====== MATERIAL SHOWN

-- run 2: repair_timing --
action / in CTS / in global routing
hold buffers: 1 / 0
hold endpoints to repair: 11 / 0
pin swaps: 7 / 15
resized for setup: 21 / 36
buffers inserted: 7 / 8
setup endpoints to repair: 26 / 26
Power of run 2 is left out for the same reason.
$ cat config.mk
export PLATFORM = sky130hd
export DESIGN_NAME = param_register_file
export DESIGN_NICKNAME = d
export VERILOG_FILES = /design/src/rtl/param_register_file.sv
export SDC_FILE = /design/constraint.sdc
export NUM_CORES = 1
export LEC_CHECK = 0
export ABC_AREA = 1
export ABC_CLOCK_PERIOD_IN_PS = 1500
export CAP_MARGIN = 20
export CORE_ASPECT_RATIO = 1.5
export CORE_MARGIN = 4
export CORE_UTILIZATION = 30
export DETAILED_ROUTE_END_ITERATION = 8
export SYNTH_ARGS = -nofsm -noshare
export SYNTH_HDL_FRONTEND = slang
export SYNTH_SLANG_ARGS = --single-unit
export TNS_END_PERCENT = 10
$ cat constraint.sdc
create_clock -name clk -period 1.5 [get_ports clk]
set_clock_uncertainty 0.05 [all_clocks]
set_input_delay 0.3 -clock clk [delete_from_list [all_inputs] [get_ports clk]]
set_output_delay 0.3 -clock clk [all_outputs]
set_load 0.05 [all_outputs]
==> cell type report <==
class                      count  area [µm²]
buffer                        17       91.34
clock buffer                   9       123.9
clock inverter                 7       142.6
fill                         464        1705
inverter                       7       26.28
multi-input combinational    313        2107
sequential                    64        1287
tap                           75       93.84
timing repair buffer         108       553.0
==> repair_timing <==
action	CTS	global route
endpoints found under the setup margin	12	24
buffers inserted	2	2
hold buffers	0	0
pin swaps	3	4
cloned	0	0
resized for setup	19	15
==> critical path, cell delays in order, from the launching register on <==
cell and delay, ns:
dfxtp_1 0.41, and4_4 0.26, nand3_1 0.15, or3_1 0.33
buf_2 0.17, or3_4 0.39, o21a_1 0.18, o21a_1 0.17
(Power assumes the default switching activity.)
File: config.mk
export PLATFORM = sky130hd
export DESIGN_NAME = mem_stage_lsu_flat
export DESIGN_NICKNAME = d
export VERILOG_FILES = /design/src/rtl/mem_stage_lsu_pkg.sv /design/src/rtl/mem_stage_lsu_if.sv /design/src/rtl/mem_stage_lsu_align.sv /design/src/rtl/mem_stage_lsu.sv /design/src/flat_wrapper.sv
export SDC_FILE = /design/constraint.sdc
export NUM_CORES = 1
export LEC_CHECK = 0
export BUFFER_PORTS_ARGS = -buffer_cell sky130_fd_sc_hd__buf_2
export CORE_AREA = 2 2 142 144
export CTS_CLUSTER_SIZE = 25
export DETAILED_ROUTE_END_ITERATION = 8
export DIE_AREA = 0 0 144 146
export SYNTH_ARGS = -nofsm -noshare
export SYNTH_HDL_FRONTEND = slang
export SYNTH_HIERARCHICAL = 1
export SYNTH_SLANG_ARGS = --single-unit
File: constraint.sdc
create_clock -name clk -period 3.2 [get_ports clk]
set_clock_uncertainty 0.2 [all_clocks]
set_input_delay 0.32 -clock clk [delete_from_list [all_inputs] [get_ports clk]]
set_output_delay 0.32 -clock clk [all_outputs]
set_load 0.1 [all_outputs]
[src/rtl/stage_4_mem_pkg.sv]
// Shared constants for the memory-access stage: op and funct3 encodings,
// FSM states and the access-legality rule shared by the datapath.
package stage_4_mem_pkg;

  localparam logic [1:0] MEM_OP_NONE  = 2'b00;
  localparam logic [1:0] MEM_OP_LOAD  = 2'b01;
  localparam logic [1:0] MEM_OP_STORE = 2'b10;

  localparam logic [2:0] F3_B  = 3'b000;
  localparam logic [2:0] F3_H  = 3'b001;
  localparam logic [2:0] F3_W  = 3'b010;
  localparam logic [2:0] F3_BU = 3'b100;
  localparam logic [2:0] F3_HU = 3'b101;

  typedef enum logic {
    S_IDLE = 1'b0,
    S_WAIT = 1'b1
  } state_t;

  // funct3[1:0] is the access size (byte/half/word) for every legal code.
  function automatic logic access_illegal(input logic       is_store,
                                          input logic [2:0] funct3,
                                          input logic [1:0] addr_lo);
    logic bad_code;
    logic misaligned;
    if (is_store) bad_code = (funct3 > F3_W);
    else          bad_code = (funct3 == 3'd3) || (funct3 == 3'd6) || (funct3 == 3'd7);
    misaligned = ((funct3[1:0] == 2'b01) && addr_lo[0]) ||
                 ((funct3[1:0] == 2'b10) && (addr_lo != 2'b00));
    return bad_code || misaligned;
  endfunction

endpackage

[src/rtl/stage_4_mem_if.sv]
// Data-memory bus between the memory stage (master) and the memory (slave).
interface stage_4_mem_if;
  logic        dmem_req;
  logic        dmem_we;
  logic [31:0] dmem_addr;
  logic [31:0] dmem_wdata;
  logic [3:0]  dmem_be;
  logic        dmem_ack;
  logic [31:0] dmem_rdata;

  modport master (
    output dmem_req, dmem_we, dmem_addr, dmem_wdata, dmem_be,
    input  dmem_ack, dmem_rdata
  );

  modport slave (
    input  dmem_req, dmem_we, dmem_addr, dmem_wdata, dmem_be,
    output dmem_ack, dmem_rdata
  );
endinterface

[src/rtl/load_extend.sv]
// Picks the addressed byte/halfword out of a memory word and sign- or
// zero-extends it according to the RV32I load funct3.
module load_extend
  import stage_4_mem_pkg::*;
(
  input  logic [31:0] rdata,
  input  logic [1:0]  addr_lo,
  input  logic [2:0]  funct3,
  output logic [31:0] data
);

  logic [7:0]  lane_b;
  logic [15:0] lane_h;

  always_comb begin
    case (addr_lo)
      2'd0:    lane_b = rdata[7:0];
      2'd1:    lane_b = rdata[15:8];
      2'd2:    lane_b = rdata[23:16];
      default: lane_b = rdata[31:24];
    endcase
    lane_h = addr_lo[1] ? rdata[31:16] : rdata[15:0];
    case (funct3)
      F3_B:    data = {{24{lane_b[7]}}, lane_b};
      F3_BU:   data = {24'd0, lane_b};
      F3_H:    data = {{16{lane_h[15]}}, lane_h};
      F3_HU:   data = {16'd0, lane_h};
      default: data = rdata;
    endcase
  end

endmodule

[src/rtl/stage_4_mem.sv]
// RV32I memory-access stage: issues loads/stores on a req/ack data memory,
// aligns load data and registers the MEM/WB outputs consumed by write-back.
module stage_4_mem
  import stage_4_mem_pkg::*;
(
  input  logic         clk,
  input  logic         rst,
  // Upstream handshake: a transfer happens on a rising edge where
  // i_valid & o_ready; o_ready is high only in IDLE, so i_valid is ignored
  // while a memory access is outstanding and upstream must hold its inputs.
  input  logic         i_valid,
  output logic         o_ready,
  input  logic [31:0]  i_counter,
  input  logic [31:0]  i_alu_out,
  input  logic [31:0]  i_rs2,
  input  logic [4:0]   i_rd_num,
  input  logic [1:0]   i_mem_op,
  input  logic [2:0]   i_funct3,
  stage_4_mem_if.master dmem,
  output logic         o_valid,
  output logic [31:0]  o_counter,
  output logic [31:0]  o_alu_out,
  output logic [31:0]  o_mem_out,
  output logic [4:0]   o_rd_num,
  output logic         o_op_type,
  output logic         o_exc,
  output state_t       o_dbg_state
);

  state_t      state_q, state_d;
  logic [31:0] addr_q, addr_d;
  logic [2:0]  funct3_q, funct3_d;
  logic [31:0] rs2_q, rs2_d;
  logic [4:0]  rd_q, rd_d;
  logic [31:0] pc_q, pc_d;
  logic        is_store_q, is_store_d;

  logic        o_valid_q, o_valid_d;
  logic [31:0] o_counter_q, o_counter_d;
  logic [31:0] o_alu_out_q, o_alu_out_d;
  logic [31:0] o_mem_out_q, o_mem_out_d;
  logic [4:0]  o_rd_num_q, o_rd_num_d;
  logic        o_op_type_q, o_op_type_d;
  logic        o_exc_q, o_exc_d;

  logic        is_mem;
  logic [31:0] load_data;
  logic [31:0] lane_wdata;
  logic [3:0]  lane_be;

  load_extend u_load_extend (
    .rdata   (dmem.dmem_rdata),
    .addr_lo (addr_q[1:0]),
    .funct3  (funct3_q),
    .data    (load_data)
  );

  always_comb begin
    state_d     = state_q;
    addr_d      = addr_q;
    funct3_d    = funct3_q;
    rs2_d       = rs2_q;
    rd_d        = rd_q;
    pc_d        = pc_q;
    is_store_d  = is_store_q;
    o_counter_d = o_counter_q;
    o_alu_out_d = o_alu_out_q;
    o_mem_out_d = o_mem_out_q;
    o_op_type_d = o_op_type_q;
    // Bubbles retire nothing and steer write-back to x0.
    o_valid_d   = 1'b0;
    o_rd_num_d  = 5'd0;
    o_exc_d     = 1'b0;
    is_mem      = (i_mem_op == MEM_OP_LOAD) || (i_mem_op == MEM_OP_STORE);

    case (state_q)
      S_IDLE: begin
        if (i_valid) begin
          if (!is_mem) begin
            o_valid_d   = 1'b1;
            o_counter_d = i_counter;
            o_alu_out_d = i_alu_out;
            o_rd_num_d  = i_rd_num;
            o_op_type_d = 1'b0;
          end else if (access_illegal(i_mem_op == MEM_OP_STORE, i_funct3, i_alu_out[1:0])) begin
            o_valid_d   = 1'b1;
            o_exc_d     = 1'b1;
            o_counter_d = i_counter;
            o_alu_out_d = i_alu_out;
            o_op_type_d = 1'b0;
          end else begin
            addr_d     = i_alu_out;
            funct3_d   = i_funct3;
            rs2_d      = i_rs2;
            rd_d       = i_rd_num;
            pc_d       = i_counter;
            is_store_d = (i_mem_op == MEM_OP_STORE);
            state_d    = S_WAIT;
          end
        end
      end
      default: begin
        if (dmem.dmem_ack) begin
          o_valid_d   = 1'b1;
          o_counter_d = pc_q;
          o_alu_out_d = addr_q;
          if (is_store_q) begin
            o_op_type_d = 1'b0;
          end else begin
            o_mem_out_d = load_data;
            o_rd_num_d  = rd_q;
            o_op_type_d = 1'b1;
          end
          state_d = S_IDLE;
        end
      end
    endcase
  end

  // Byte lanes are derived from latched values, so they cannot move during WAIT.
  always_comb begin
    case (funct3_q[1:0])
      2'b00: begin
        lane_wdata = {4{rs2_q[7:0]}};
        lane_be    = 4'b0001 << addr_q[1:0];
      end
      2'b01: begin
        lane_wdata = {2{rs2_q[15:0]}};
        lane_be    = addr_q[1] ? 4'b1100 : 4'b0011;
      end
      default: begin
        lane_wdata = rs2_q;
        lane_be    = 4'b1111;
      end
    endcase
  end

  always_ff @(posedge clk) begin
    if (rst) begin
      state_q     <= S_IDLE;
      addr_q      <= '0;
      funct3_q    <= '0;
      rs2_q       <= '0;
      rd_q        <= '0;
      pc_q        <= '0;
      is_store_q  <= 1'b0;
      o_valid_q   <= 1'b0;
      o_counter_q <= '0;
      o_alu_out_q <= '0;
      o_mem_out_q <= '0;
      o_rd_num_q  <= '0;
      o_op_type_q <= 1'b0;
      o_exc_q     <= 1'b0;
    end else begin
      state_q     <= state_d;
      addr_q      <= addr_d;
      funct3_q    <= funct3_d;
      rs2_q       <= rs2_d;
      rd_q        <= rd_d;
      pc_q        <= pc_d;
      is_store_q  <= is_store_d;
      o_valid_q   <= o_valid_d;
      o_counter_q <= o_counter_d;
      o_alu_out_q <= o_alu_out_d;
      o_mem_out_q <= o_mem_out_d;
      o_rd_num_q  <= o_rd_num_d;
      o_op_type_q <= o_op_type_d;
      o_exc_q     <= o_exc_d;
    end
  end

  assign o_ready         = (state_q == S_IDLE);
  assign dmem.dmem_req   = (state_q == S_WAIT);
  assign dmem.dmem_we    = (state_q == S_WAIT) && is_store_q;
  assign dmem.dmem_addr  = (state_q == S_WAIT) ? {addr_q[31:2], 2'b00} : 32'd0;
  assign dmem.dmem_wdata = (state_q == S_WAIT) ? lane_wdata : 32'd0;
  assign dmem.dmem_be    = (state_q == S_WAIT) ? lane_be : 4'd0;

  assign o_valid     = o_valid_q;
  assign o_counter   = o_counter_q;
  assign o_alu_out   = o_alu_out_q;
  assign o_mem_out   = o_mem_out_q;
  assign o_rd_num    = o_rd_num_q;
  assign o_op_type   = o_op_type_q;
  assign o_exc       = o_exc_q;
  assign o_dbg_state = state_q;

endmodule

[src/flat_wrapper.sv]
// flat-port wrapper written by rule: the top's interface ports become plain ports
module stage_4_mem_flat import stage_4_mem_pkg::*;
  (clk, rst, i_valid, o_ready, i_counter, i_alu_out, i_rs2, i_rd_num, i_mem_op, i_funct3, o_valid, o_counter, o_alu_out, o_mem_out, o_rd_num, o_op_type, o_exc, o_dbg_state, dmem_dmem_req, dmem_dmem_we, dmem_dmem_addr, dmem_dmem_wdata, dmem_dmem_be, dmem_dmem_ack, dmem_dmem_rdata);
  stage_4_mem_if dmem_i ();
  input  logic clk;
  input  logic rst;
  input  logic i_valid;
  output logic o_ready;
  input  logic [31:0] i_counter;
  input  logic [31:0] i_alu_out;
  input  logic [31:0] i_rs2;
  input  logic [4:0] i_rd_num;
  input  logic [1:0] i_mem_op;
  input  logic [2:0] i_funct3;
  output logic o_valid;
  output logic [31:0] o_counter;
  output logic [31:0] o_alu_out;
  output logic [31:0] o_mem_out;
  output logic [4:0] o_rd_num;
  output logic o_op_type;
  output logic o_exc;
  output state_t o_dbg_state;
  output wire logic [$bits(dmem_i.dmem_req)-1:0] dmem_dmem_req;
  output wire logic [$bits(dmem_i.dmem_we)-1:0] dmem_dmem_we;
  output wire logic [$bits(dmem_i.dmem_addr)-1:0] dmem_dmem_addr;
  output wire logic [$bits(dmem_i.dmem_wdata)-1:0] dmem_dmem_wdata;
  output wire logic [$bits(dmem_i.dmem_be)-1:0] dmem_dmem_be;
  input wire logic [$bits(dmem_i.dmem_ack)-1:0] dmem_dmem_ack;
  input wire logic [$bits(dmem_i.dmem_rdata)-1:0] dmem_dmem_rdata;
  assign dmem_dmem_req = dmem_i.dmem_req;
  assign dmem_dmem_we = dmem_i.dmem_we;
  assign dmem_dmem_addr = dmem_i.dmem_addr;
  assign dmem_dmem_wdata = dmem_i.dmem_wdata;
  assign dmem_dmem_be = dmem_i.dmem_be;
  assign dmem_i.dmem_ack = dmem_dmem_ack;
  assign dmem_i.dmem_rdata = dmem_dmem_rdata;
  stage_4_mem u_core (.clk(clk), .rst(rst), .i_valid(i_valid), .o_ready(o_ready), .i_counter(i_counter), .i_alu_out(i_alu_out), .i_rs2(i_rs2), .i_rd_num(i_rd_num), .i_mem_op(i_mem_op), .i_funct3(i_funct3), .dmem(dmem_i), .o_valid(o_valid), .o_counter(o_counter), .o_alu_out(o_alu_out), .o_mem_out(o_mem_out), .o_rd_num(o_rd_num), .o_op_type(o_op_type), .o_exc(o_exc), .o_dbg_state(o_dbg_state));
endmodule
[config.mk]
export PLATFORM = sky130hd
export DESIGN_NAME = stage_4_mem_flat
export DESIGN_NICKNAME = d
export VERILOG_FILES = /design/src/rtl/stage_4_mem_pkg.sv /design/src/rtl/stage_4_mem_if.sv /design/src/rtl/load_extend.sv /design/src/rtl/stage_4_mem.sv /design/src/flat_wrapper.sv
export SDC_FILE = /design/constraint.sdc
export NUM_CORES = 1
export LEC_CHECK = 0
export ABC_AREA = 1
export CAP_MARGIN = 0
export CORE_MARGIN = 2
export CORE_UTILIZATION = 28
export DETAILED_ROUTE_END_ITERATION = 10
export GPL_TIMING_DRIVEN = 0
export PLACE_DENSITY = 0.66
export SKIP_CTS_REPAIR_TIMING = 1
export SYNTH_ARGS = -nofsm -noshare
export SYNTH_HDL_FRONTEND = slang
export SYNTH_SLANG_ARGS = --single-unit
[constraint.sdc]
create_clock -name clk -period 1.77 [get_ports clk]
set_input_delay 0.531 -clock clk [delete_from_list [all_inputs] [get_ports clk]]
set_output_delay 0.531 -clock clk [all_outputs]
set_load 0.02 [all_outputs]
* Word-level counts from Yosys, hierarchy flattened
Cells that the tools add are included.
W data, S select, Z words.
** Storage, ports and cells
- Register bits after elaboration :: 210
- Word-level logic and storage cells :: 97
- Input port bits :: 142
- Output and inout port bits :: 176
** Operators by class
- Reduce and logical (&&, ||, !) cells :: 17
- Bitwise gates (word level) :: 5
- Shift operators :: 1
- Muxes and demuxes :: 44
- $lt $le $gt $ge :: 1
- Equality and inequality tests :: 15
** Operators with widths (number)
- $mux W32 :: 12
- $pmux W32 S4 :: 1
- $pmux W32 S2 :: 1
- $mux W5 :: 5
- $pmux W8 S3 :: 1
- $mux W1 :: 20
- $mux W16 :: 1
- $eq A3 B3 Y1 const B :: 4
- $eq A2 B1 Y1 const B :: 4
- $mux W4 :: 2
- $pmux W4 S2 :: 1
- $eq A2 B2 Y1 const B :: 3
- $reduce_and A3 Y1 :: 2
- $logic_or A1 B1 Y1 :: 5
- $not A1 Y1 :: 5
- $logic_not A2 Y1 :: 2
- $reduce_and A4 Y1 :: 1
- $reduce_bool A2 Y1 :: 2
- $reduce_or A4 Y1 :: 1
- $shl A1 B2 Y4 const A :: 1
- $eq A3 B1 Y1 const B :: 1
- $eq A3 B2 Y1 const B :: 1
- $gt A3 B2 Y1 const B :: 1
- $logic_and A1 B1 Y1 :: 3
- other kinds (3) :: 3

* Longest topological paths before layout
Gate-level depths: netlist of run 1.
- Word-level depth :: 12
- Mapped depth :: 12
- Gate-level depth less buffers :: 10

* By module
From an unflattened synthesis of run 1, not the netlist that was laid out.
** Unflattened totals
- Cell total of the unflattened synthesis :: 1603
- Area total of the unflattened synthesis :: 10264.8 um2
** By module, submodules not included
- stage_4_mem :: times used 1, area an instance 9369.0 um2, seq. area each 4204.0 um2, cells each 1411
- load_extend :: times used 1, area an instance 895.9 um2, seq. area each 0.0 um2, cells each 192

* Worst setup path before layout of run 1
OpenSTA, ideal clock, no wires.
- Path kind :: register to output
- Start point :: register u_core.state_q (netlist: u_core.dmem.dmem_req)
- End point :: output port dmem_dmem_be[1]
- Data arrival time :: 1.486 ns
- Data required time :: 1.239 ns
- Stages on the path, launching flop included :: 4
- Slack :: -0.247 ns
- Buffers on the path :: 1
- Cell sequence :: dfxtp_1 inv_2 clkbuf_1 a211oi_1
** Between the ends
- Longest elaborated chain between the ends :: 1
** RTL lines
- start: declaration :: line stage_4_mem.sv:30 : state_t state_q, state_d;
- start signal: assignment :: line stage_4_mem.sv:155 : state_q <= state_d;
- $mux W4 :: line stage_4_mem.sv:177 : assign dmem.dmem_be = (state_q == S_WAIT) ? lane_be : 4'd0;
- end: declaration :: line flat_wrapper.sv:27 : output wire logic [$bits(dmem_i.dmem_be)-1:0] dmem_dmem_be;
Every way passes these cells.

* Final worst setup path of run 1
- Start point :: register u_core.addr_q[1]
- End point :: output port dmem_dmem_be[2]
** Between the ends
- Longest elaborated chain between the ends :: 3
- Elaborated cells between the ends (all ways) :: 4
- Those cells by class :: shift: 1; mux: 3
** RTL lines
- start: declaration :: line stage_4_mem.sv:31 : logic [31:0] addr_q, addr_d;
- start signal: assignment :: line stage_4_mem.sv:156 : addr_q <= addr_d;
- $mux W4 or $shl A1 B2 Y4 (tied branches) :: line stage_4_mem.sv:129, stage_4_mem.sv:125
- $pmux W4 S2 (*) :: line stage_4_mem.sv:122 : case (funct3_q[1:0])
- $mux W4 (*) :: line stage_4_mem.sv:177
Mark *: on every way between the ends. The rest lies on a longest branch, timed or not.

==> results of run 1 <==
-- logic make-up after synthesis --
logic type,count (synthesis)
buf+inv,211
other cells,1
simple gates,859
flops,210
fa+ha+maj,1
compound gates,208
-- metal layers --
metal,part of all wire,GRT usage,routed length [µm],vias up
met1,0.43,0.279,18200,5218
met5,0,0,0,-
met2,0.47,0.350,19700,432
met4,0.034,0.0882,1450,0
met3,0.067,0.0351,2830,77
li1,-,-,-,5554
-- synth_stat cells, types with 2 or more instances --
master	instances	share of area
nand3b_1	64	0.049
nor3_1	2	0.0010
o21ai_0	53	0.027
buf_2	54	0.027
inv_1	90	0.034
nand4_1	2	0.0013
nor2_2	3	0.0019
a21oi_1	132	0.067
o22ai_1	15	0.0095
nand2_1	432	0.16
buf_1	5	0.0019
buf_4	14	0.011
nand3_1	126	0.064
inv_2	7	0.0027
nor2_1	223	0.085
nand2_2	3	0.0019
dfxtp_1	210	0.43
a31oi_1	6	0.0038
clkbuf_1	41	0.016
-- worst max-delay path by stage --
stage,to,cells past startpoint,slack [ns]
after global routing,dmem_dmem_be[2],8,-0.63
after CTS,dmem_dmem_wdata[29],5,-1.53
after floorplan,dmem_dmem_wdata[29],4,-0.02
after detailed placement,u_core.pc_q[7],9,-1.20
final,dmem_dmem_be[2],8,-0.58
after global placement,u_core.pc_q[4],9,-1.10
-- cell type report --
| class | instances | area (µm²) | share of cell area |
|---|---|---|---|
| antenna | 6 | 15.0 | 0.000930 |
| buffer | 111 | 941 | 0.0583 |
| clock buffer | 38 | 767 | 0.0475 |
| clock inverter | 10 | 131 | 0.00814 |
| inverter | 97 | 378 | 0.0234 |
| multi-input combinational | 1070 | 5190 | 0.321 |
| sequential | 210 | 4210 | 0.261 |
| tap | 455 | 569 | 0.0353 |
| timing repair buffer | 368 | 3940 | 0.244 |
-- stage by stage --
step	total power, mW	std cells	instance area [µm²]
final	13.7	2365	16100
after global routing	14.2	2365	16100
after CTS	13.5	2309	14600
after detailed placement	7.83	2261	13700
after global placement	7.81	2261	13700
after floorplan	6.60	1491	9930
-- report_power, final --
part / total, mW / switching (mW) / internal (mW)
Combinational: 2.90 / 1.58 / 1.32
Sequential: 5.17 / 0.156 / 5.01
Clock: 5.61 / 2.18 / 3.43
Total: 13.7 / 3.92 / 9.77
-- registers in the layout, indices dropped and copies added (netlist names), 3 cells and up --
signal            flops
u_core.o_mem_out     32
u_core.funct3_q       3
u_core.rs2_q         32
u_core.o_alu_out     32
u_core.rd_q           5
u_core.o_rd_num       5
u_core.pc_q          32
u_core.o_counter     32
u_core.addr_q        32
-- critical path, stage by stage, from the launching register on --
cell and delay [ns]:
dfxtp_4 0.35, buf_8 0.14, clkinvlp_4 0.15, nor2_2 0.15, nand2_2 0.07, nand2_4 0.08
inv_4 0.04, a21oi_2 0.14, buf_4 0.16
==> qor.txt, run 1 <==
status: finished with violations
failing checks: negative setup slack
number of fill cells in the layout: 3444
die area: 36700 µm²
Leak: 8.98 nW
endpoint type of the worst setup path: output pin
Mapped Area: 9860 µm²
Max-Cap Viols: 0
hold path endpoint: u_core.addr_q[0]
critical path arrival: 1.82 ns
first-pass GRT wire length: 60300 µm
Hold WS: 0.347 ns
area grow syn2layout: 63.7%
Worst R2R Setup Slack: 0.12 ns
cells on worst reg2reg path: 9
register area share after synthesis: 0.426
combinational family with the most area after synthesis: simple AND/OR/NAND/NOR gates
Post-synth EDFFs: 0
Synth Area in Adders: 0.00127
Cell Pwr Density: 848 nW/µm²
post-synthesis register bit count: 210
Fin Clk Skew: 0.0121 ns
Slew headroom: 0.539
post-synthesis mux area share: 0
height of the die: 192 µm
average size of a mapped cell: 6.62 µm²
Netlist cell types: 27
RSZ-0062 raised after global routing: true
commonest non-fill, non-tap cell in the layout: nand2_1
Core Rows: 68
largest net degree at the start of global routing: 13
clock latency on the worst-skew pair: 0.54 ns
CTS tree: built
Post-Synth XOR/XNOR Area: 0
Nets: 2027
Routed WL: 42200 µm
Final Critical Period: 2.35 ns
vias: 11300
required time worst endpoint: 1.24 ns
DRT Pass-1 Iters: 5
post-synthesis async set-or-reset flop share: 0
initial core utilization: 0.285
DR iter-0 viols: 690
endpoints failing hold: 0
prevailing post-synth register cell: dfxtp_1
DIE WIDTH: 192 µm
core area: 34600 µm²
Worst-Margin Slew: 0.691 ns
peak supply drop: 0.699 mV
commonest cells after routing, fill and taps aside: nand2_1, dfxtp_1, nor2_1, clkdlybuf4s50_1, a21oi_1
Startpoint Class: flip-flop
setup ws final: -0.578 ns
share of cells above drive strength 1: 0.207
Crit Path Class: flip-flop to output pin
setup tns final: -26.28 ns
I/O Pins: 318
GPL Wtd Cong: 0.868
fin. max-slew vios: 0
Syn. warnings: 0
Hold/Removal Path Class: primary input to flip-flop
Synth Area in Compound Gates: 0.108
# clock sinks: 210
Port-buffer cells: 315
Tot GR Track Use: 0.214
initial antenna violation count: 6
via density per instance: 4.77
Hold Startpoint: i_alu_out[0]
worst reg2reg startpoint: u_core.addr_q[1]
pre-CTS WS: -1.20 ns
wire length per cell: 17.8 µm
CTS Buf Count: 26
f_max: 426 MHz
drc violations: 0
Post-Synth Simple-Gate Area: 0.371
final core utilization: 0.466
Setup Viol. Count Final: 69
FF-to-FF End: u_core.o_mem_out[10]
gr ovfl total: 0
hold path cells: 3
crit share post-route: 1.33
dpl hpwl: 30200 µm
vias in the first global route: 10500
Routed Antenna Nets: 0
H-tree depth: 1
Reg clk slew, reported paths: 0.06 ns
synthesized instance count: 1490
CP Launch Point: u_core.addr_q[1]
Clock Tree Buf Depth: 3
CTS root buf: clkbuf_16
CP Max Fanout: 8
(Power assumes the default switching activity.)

============

■ **BRIEF**: From the entries above, give again exactly the lines running from the line with "create_clock -name clk -period 3.2" to the line with "package stage_4_mem_pkg;"; include both of those lines.

■ **THE ANSWER**:
create_clock -name clk -period 3.2 [get_ports clk]
set_clock_uncertainty 0.2 [all_clocks]
set_input_delay 0.32 -clock clk [delete_from_list [all_inputs] [get_ports clk]]
set_output_delay 0.32 -clock clk [all_outputs]
set_load 0.1 [all_outputs]
[src/rtl/stage_4_mem_pkg.sv]
// Shared constants for the memory-access stage: op and funct3 encodings,
// FSM states and the access-legality rule shared by the datapath.
package stage_4_mem_pkg;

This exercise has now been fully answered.